While several participants encountered binary gender norms in gender clinics, those who could compare the care before and after the law was amended said it improved, enabling them to request and receive information more openly. To be seen as supportive, gender clinics had to be nonjudgmental of trans masculine pregnancies, understand gender as a spectrum, offer continuity and a low contact threshold.

Being excluded and ignored

Participants felt like outsiders in antenatal care. The language used in consultations, group sessions, information materials and patient forms equated pregnancy with women. Inclusive forms were given to transgender patients only, keeping them as the exception. Inconsistent use of pronouns triggered GD. The institutionalization of motherhood norms was emphasized in the electronic medical record software (EMR), which failed to create a patient file when a male personal identification number was entered. Consequently, legally registered males carried a paper copy of their medical record across clinics. With no EMR, participants were concerned about their safety as standard procedures could not be followed, increasing medical risks. George explained:

In delivery they wanted to make a […] CTG [exam to record fetal heartbeats and uterine contractions] and it was not possible to see the curve on the computer because they were not able to ender my id number. And they had to find a printer to use, but [at first] it did not work because they never use it.

Trusting HCPs: Knowledge, integrity, responsiveness and continuity

As pregnancy was tied to notions of femaleness, knowledge of transgender health in reproductive health services was low. Trust in HCPs depended on their willingness to listen to needs, respect integrity and refrain from unwarranted questions and unnecessary physical exams. While several providers gave adequate attention to the gender identity of participants some appeared uncomfortable, asked intrusive questions or disclosed personal information.
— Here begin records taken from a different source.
[config.mk]
export PLATFORM = sky130hd
export DESIGN_NAME = wr_hit_probe
export DESIGN_NICKNAME = d
export VERILOG_FILES = /design/src/rtl/whp_pkg.sv /design/src/rtl/whp_header.sv /design/src/rtl/whp_filter.sv /design/src/rtl/whp_counter.sv /design/src/rtl/wr_hit_probe.sv
export SDC_FILE = /design/constraint.sdc
export NUM_CORES = 1
export LEC_CHECK = 0
export CAP_MARGIN = 25
export CORE_ASPECT_RATIO = 1.25
export CORE_MARGIN = 5
export CORE_UTILIZATION = 55
export DETAILED_ROUTE_END_ITERATION = 10
export PLACE_DENSITY_LB_ADDON = 0.12
export REMOVE_ABC_BUFFERS = 1
export SYNTH_ARGS = -nofsm -noshare
export SYNTH_HDL_FRONTEND = slang
export SYNTH_SLANG_ARGS = --single-unit
[constraint.sdc]
create_clock -name clk -period 13.42 [get_ports clk]
set_input_delay 2.684 -clock clk [delete_from_list [all_inputs] [get_ports clk]]
set_output_delay 2.684 -clock clk [all_outputs]
set_load 0.05 [all_outputs]
File: src/rtl/mdf_pkg.sv
package mdf_pkg;
  // Flag code: bit 1 drives ef1_n, bit 0 drives ef2_n (both active low).
  typedef enum logic [1:0] {
    FLG_OVOT  = 2'b00,
    FLG_OPEN  = 2'b01,
    FLG_SHORT = 2'b10,
    FLG_NONE  = 2'b11
  } flag_code_t;

  function automatic flag_code_t pick_flag(input logic ovot, input logic open_ld,
                                           input logic short_ld);
    if (ovot)          return FLG_OVOT;
    else if (open_ld)  return FLG_OPEN;
    else if (short_ld) return FLG_SHORT;
    else               return FLG_NONE;
  endfunction
endpackage

File: src/rtl/mdf_run_timer.sv
// Reports that 'run' has been high for LIMIT consecutive sampled cycles.
module mdf_run_timer #(
  parameter int LIMIT = 8
) (
  input  logic clk,
  input  logic rst_n,
  input  logic run,
  output logic hit
);
  localparam int CW = (LIMIT < 2) ? 1 : $clog2(LIMIT + 1);
  localparam logic [CW-1:0] LAST = CW'(LIMIT - 1);

  logic [CW-1:0] cnt;

  always_ff @(posedge clk or negedge rst_n) begin
    if (!rst_n) begin
      cnt <= '0;
      hit <= 1'b0;
    end else if (!run) begin
      cnt <= '0;
      hit <= 1'b0;
    end else begin
      if (cnt != LAST) cnt <= cnt + 1'b1;
      hit <= hit | (cnt == LAST);
    end
  end

  AST_HIT_DROPS_WITH_RUN: assert property (@(posedge clk) disable iff (!rst_n)
    !run |=> !hit);
endmodule

File: src/rtl/mdf_flag_encoder.sv
module mdf_flag_encoder
  import mdf_pkg::*;
(
  input  logic clk,
  input  logic rst_n,
  input  logic ovot,
  input  logic open_ld,
  input  logic short_ld,
  output logic ef1_n,
  output logic ef2_n
);
  flag_code_t code_q;

  always_ff @(posedge clk or negedge rst_n) begin
    if (!rst_n) code_q <= FLG_NONE;
    else        code_q <= pick_flag(ovot, open_ld, short_ld);
  end

  assign ef1_n = code_q[1];
  assign ef2_n = code_q[0];

  AST_OVOT_BOTH_LOW: assert property (@(posedge clk) disable iff (!rst_n)
    ovot |=> (!ef1_n && !ef2_n));
  AST_OPEN_OVER_SHORT: assert property (@(posedge clk) disable iff (!rst_n)
    (!ovot && open_ld) |=> (!ef1_n && ef2_n));
endmodule
==> src/rtl/ldst_req_pkg.sv <==
package ldst_req_pkg;

    typedef enum logic [2:0] {
        ST_IDLE,
        ST_WAIT_ACK,
        ST_WAIT_LD,
        ST_SEND_ST,
        ST_WAIT_FREE
    } req_state_e;

    typedef enum logic [1:0] {
        EV_NONE,
        EV_LOAD,
        EV_STORE,
        EV_EXC
    } req_event_e;

    function automatic logic holds_port(req_state_e s);
        return s != ST_IDLE;
    endfunction

endpackage

==> src/rtl/ldst_req_fsm.sv <==
module ldst_req_fsm
    import ldst_req_pkg::*;
(
    input  logic       clk,
    input  logic       rst,
    input  logic       abort_i,
    input  logic       start_i,
    input  logic       store_i,
    input  logic       busy_i,
    input  logic       ack_i,
    input  logic       exc_i,
    input  logic       ld_vld_i,
    output req_state_e state_o,
    output logic       is_store_o,
    output logic       accept_o,
    output req_event_e event_o
);

    req_state_e state_q, state_d;
    logic       store_q;
    logic       st_owed_q;

    always_comb begin
        state_d  = state_q;
        event_o  = EV_NONE;
        accept_o = 1'b0;
        unique case (state_q)
            ST_IDLE: begin
                if (start_i && !busy_i) begin
                    accept_o = 1'b1;
                    state_d  = ST_WAIT_ACK;
                end
            end
            ST_WAIT_ACK: begin
                if (exc_i) begin
                    event_o = EV_EXC;
                    state_d = busy_i ? ST_WAIT_FREE : ST_IDLE;
                end else if (ack_i) begin
                    state_d = store_q ? ST_SEND_ST : ST_WAIT_LD;
                end
            end
            ST_WAIT_LD: begin
                if (ld_vld_i) begin
                    event_o = EV_LOAD;
                    state_d = busy_i ? ST_WAIT_FREE : ST_IDLE;
                end
            end
            ST_SEND_ST: begin
                state_d = ST_WAIT_FREE;
            end
            ST_WAIT_FREE: begin
                if (!busy_i) begin
                    state_d = ST_IDLE;
                    if (st_owed_q) event_o = EV_STORE;
                end
            end
            default: state_d = ST_IDLE;
        endcase
        if (abort_i) begin
            state_d  = ST_IDLE;
            event_o  = EV_NONE;
            accept_o = 1'b0;
        end
    end

    always_ff @(posedge clk) begin
        if (rst) begin
            state_q   <= ST_IDLE;
            store_q   <= 1'b0;
            st_owed_q <= 1'b0;
        end else begin
            state_q <= state_d;
            if (accept_o) store_q <= store_i;
            if (state_q == ST_SEND_ST && !abort_i) st_owed_q <= 1'b1;
            else if (state_d == ST_IDLE)           st_owed_q <= 1'b0;
        end
    end

    assign state_o    = state_q;
    assign is_store_o = store_q;

endmodule
$ cat config.mk
export PLATFORM = sky130hd
export DESIGN_NAME = pwm_deadtime_gen
export DESIGN_NICKNAME = d
export VERILOG_FILES = /design/src/rtl/pwm_deadtime_gen.sv
export SDC_FILE = /design/constraint.sdc
export NUM_CORES = 1
export LEC_CHECK = 0
export ABC_AREA = 1
export ABC_CLOCK_PERIOD_IN_PS = 1500
export BUFFER_PORTS_ARGS = -buffer_cell sky130_fd_sc_hd__buf_2
export CAP_MARGIN = 20
export CORE_MARGIN = 4
export CORE_UTILIZATION = 53
export DETAILED_ROUTE_END_ITERATION = 6
export GPL_TIMING_DRIVEN = 0
export PLACE_DENSITY = 0.76
export SLEW_MARGIN = 10
export SYNTH_ARGS = -nofsm -noshare
export SYNTH_HDL_FRONTEND = slang
export SYNTH_SLANG_ARGS = --single-unit
export TNS_END_PERCENT = 100
$ cat constraint.sdc
create_clock -name clk -period 1.5 [get_ports clk]
set_input_delay 0.15 -clock clk [delete_from_list [all_inputs] [get_ports clk]]
set_output_delay 0.15 -clock clk [all_outputs]
set_load 0.02 [all_outputs]
$ cat src/rtl/pwm_deadtime_gen.sv
module pwm_deadtime_gen #(
  parameter int DT_W = 12,
  parameter int PS_W = 2
) (
  input  logic            clk,
  input  logic            rst_n,
  input  logic            en,
  input  logic            pwm_raw,
  input  logic [PS_W-1:0] ps_sel,
  input  logic [DT_W-1:0] dt_val,
  output logic            out_even,
  output logic            out_odd
);

  localparam int CNT_W = DT_W + (1 << PS_W) - 1;

  logic             raw_q, en_q;
  logic [CNT_W-1:0] cnt;
  logic [CNT_W-1:0] dt_ext, scaled, dead_len;
  logic             start;

  assign dt_ext   = CNT_W'(dt_val);
  assign scaled   = dt_ext << ps_sel;
  assign dead_len = (ps_sel == '0 || dt_val == '0) ? dt_ext : scaled - CNT_W'(1);
  assign start    = en && (!en_q || (pwm_raw != raw_q));

  always_ff @(posedge clk or negedge rst_n) begin
    if (!rst_n) begin
      raw_q    <= 1'b0;
      en_q     <= 1'b0;
      cnt      <= '0;
      out_even <= 1'b0;
      out_odd  <= 1'b0;
    end else begin
      raw_q <= pwm_raw;
      en_q  <= en;
      if (!en) begin
        cnt      <= '0;
        out_even <= 1'b0;
        out_odd  <= 1'b0;
      end else if (start) begin
        if (dead_len == '0) begin
          cnt      <= '0;
          out_even <= pwm_raw;
          out_odd  <= !pwm_raw;
        end else begin
          cnt      <= dead_len;
          out_even <= 1'b0;
          out_odd  <= 1'b0;
        end
      end else if (cnt != '0) begin
        cnt <= cnt - CNT_W'(1);
        if (cnt == CNT_W'(1)) begin
          out_even <= raw_q;
          out_odd  <= !raw_q;
        end
      end
    end
  end

  p_reset_idle_r1: assert property (@(posedge clk)
    !rst_n |=> (!out_even && !out_odd && cnt == '0));

  p_no_overlap_r2: assert property (@(posedge clk) disable iff (!rst_n)
    !(out_even && out_odd));

  p_disable_quiet_r3: assert property (@(posedge clk) disable iff (!rst_n)
    !en |=> (!out_even && !out_odd));

  p_even_level_r4: assert property (@(posedge clk) disable iff (!rst_n)
    out_even |-> raw_q);

  p_odd_level_r4: assert property (@(posedge clk) disable iff (!rst_n)
    out_odd |-> !raw_q);

  p_gap_opens_r4: assert property (@(posedge clk) disable iff (!rst_n)
    (start && dt_val != '0) |=> (!out_even && !out_odd && cnt != '0));

  p_hold_low_r5: assert property (@(posedge clk) disable iff (!rst_n)
    (cnt > CNT_W'(1) && en && !start) |=> (!out_even && !out_odd));

  p_no_gap_r6: assert property (@(posedge clk) disable iff (!rst_n)
    (start && dt_val == '0) |=> (out_even == $past(pwm_raw) && out_odd == !$past(pwm_raw)));

endmodule

==> results.md <==
Outcome:
- The run finished, with violations left.
- The checks that failed: setup timing.

Worst setup path:
- The largest fanout on the critical path is 3.
- The worst setup path is launched from a flip-flop.
- Data on the critical path is required at its endpoint by 1.71 ns.
- The critical path is of the reg -> reg type.
- The worst setup path is captured at a flip-flop.
- Data arrives at the worst endpoint at 1.88 ns.

Run:
- The number of max-capacitance violations reported is 0.

Power and ir drop:
- The combinational power share is 47.1%.
- The net switching power of the design is 700 uW.
- The share of total power dissipated in sequential elements is 36.8%.
- The areal power density over the cells is approximately 700 mW/mm^2.
- The share of total power consumed by net switching is 41.5%.
- VDD sags by at most 0.302 mV.
- The internal portion of the total power is 987 uW.
- In this run the static leakage power is between 0.001 and 0.0015 uW.
- Of the total power, the clock network draws 16.1%.

Drt:
- The total number of vias is 2,118.
- For this block, the routed nets add up to 4.99 mm of wire.
- Dividing the detail-routed wire length by the instance count gives 12.6 um.
- For this run, design rule violations remaining after detail routing come to 0.
- Once detail routing completed, the nets flagged for antenna violations numbered 0.
- The detailed router's first-iteration violation count is roughly 110.
- The detailed-router iteration count before antenna repair is 5.
- The number of vias per cell after detailed routing is 5.35.

CTS:
- TritonCTS built the clock tree.
- No sink is reached through more buffers than the 2 on the longest clock path.
- The number of sinks on the clock net is 19.
- The clock-pin transition on the worst setup and hold timing paths is 0.11 ns.
- The later pin in the worst-skew pair is clocked with a latency of approximately 0.31 ns.
- The number of levels in the clock H-tree is 1.
- TritonCTS created 3 clock buffers.
- The library cell used as clock root buffer is clkbuf_4.

Die:
- The initial utilization of the core area, before any placement, comes to 55.3%.
- Row generation in the floorplan step produced 21 rows.
- The die span in y is 67.5 um.
- The I/O pin count is 20.
- The die area is 0.00455 mm^2.
- The standard cell core area is 0.00339 mm^2.
- The die width is 67.5 um.

Global route:
- The overall overflow remaining after global route is 0.
- The first global-routing pass estimated 8.29 mm of wire.
- The number of antenna violations at the first check in global routing is 0.
- The maximum number of pins on one net before global-route repair is 20.
- In the global route stage, overall resource usage came out at a little under a quarter.
- The number of global-route vias before repair was 1,875.

Logic synthesis:
- A synthesized cell averages 6.07 um^2.
- The Yosys step of the flow raised 0 warnings.
- The synthesized netlist net count is around 330.
- After synthesis the netlist holds a flip-flop and latch count of 19.
- The number of cells produced by synthesis is between 300 and 400.
- Yosys attributes the largest share of cell area to dfrtp_1, nand2_1, nand3_1, inv_1, nor2_1.
- The area of the mapped netlist is 0.00188 mm^2.
- The number of distinct library cell variants in the gate-level netlist after synthesis is 32.
- The share of synthesized area in the top cell type comes to 25.4%.
- Of all cell types, the one taking the most synthesized area is dfrtp_1.
- The post-synthesis sequential area ratio is 25.4%.

STA:
- The count of pins over their slew limit was 0.
- The worst clock skew is 0.00542 ns.
- The final-layout setup total negative slack is -1.65 ns.
- The worst slack on hold paths is 0.0512 ns.
- The final hold violation count is 0.
- Measured against its own limit, the worst slew margin works out to between 70% and 80%.
- The final critical path takes up 111% of the cycle.
- The post-layout minimum cycle time is 1.66 ns.
- Setup violations remaining at the end of the flow were counted as 17.
- Setup repair after global routing could not meet its margin everywhere.
- The slew at the pin closest to its max-slew limit is 0.435 ns.
- Timing would allow up to 601 MHz.
- The post-layout worst setup margin is -0.163 ns.

Place:
- The HPWL reported at the end of detailed placement is 3.33 mm.
- The number of port buffers is 19.
- The global placer's final weighted congestion is 0.826.
- Once placement finished, the instance area stood at 0.00204 mm^2.
- OpenSTA, run right after detailed placement, puts the worst setup slack at -0.429 ns.

Final layout:
- The post-route cell area is 0.00240 mm^2.
- Cells fill a little under three quarters of the core in the end.
- The repair_antennas step left the layout with diodes totalling 0.
- The layout net count is 371.
- The share of final-layout standard cells stronger than drive strength 1 is 31.7%.
- The library cells used most frequently in the layout, excluding fill and tap cells, are nand2_1, inv_1, nor2_1, nand3_1, buf_2.
- Leaving out fill and tap cells, the most frequent cell in the layout is nand2_1.
- The layout overhead on the synthesized area is 28.0%.

Worst hold path:
- The tightest min-delay check is of the in -> reg type.
## layer usage
layer	track usage, %	routed length [um]	vias up
met1	31.4	2270	967
met4	5.82	108	0
met2	40.5	2420	58
met5	0	0	-
met3	1.50	191	14
li1	-	-	1079
## critical path, cell delays in order, from the launching register on
cell and delay, ns:
dfrtp_1 0.42, or2_4 0.28, nor2_4 0.11, nand2_2 0.09, nor2_4 0.12, nand4_1 0.12, o21a_1 0.22, nor3_2 0.16
nor2_1 0.06
## power groups by stage
| stage | clock network (uW) | registers [uW] | logic (uW) |
|---|---|---|---|
| after floorplan | 0 | 619 | 451 |
| after global placement | 0 | 621 | 585 |
| after detailed placement | 0 | 624 | 588 |
| after CTS | 265 | 614 | 717 |
| after global routing | 287 | 628 | 885 |
| final | 272 | 621 | 795 |
## final timing paths
kind / depth (start not counted) / to / startpoint / slack (ns)
max reg2reg: 8 / cnt[14]$_DFFE_PN0P_ / cnt[3]$_DFFE_PN0P_ / -0.16
max in group asynchronous: 2 / cnt[6]$_DFFE_PN0P_ / rst_n / 0.90
min: 1 / en_q$_DFF_PN0_ / en / 0.05
min in group asynchronous: 2 / out_even$_DFFE_PN0P_ / rst_n / 0.30
min reg2reg: 2 / out_odd$_DFFE_PN0P_ / out_odd$_DFFE_PN0P_ / 0.54
max: 8 / cnt[14]$_DFFE_PN0P_ / cnt[3]$_DFFE_PN0P_ / -0.16
## per-stage QoR
stage / total power, uW / cells
floorplan: 1070 / 309
global placement: 1210 / 374
detailed placement: 1210 / 374
CTS: 1600 / 394
global route: 1800 / 396
finish: 1690 / 396
## cell families (layout without fill, tap and decap cells)
group                      count (synthesis)  count (layout)  synth area share [%]
buffers and inverters                     46              87                  10.4
and+or+nand+nor                          187             187                  45.8
DFF                                       19              19                  25.4
xor gates and xnor gates                   8               8                  3.74
AOI/OAI and AO/OA                         47              47                  13.4
adders and majority gates                  2               2                  1.33
## synth_stat cells
library cell	n
nand2_1	93
inv_1	35
nor2_1	33
nand3_1	32
o21ai_0	20
dfrtp_1	19
a21oi_1	15
nor3_1	7
buf_2	6
nand2_2	6
a31oi_1	4
nor2_2	4
xnor2_1	4
xor2_1	4
nand3_2	3
o21ai_1	3
buf_6	2
ha_1	2
inv_2	2
nor2_4	2
o22ai_1	2
a21oi_2	1
clkbuf_1	1
nand2_4	1
nand3_4	1
nand3b_1	1
nand4_1	1
nor2_8	1
o21a_1	1
o31ai_1	1
or2_1	1
or2_2	1
## timing repair
item                                    CTS  global route
setup buffers                            13             2
pin swaps                                16             7
hold endpoints to repair                 20             0
endpoints found under the setup margin   17            17
resized for setup                        39            23
hold buffers                              2             0
gates cloned                              1             0
## area by class of cell
type / instances / area (um^2)
plain buffers: 9 / 66.3
clock buffers: 4 / 26.3
fillers: 286 / 988
inverters: 37 / 144
multi-input cells: 244 / 1390
flip-flops and latches: 19 / 475
well taps: 46 / 57.6
repair buffers: 37 / 243
## flip-flops by register name (all words and copies together) (netlist names)
signal / cells
out_even: 1
en_q: 1
cnt: 15
out_odd: 1
raw_q: 1
(Power assumes the default switching activity.)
Participants valued when HCPs recognized that their knowledge was limited and took independent responsibility to learn. Some HCPs trained themselves and their colleagues while others merely apologized when making mistakes. Some participants interpreted this as humility, while others saw it as a strategy to escape responsibility, as Iben said:

[The midwife] kept saying, “I will say the wrong thing and you have to correct me”, instead of saying, “This is new to me but I will do my best to say the right thing”. It got really tiring, because all the time they placed the responsibility on me […] rather than seeing their own responsibility.

Knowledge gaps were particularly evident concerning nursing. Some HCPs did not treat GD as a valid reason not to nurse. On the other hand, participants with prior chest masculinization surgery who wanted to nurse found that HCPs did not know if and under what circumstances they would be able to do so. HCPs seemed unprepared when lactation occurred, failed to provide information and to prevent mastitis. John explained:

Early in the pregnancy milk started coming, which was pretty interesting considering that I have done five mastectomies […] the doctors could not explain it.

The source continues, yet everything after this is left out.